The answer must be a single number: how many lines of the entries below include "unified".

= EXERCISE INPUTS =
/---
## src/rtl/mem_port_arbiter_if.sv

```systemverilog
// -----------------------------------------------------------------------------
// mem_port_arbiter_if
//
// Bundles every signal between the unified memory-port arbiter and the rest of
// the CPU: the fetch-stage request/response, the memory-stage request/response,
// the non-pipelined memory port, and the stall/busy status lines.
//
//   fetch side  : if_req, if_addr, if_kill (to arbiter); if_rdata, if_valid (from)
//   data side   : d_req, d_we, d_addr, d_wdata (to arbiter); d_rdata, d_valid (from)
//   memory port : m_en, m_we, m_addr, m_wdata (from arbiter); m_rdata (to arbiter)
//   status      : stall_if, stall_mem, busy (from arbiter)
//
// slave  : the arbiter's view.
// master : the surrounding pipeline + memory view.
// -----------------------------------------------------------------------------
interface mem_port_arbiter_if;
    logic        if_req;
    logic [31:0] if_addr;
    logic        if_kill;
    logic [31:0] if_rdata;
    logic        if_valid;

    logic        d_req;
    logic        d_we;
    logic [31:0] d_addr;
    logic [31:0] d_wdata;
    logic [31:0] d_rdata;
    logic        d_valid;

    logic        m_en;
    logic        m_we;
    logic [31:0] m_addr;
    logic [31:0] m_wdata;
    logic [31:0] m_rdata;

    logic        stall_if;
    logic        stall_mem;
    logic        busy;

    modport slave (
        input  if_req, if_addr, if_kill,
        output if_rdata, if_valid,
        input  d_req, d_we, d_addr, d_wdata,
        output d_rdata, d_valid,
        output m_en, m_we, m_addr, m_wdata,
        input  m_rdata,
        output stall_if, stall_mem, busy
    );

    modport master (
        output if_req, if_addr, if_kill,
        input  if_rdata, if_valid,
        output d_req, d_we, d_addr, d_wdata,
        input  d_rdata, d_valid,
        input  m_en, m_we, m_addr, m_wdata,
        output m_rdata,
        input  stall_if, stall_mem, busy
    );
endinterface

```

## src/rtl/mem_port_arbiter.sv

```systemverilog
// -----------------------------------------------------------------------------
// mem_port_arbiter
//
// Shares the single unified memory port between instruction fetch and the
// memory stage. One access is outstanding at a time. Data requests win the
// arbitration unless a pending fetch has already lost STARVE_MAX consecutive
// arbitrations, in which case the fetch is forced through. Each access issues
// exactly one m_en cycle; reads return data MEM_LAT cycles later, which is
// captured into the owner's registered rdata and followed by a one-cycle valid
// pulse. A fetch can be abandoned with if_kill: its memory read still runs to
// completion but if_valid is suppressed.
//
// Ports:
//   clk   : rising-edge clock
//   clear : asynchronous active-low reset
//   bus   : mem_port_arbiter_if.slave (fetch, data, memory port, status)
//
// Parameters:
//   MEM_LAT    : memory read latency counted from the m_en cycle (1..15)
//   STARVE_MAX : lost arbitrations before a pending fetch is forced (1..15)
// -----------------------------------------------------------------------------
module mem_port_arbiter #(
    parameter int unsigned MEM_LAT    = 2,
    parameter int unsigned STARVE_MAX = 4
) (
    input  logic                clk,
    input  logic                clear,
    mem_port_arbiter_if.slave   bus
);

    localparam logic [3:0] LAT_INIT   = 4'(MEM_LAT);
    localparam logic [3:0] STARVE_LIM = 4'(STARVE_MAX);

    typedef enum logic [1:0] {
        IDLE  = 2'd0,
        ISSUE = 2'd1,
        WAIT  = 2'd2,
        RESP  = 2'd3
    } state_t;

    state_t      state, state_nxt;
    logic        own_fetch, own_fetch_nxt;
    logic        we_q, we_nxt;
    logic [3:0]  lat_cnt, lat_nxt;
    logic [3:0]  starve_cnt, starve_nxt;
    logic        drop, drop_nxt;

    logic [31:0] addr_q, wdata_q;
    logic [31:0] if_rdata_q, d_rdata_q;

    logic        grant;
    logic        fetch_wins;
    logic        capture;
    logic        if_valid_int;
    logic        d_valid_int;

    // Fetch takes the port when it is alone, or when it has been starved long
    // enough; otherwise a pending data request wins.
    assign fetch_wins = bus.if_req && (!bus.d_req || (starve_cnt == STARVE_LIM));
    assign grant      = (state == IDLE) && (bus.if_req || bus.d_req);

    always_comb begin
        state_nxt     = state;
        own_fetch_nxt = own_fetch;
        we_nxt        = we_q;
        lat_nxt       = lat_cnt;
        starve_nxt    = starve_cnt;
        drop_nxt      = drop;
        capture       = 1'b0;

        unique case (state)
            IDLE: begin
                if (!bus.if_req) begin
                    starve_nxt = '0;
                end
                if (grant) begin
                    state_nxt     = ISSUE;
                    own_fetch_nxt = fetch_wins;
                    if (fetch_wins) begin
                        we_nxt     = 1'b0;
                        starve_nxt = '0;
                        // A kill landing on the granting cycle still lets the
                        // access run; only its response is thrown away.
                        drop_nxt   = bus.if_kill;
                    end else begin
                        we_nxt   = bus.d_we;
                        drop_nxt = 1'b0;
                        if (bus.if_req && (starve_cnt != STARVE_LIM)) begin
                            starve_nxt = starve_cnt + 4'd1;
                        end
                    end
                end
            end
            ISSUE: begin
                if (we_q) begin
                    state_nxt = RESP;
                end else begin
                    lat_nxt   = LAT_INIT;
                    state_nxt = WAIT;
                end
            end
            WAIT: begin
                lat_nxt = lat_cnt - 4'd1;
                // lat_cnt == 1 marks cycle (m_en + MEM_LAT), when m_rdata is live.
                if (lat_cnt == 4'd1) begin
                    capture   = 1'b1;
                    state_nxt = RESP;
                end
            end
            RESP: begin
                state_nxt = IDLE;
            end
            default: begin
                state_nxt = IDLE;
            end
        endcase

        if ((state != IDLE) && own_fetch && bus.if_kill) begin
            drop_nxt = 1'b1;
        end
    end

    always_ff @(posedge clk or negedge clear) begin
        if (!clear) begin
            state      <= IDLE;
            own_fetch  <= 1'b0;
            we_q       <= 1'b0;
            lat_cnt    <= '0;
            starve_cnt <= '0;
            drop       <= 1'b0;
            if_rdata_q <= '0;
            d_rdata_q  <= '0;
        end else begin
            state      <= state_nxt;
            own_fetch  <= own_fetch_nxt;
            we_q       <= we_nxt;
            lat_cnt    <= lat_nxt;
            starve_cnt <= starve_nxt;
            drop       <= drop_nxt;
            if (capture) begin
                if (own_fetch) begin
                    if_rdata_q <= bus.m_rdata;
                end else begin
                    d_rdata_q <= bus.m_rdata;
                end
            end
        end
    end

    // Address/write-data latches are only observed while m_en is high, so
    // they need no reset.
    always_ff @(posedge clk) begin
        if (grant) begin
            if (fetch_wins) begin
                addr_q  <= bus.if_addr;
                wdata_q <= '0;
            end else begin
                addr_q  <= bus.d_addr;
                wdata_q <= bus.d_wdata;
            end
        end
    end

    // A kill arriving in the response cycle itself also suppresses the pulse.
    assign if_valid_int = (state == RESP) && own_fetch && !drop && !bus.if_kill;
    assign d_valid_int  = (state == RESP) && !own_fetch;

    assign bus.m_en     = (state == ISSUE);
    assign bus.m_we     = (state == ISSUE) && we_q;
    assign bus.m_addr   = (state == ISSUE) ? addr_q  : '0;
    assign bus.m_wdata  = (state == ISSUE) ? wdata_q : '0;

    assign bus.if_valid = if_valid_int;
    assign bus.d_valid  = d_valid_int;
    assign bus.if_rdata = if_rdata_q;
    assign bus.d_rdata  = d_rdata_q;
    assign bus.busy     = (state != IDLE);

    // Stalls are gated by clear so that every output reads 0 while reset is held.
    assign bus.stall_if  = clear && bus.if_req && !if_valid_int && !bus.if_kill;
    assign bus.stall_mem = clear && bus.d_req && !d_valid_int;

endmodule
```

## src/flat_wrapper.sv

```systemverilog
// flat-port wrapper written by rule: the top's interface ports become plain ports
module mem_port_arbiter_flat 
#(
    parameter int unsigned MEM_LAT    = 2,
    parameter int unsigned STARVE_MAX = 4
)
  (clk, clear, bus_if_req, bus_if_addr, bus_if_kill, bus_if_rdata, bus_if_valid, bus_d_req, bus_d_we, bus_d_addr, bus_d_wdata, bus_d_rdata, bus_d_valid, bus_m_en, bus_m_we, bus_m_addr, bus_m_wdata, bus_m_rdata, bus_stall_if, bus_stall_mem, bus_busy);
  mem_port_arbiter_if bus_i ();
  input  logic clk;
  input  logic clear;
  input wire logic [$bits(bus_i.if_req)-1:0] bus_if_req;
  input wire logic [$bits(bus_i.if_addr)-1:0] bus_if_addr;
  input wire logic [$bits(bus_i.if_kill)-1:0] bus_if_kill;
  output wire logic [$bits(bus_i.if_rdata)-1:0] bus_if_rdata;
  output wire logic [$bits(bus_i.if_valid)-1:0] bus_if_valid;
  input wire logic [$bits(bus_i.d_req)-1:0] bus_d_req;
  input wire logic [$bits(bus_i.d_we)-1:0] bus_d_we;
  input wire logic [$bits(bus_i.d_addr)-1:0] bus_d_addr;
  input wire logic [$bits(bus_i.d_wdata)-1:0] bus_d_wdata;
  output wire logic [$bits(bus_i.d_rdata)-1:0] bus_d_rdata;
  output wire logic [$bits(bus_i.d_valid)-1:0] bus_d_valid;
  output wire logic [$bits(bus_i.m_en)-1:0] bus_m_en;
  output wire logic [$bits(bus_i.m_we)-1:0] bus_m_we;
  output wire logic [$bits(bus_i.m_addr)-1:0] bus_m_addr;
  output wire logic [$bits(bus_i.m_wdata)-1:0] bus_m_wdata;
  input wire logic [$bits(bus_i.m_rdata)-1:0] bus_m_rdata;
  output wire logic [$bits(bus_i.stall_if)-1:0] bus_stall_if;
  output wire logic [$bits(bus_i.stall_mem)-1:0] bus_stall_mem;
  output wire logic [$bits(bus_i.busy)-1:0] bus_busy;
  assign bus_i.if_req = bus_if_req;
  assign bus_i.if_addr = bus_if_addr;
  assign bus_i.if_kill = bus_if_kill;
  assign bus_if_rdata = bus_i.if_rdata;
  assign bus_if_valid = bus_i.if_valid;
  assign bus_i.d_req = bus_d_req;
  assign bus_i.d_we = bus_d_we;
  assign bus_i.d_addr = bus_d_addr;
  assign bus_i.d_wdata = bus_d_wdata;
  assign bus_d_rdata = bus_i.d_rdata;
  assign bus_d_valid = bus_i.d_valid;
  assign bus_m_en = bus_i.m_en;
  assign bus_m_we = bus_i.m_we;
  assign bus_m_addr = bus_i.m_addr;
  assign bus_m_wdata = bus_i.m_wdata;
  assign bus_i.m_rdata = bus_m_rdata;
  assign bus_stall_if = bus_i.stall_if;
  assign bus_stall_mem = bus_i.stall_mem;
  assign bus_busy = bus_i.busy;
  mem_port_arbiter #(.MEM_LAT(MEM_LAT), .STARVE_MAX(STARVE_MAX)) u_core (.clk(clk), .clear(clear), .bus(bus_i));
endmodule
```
\---
= ANSWER BOX =
2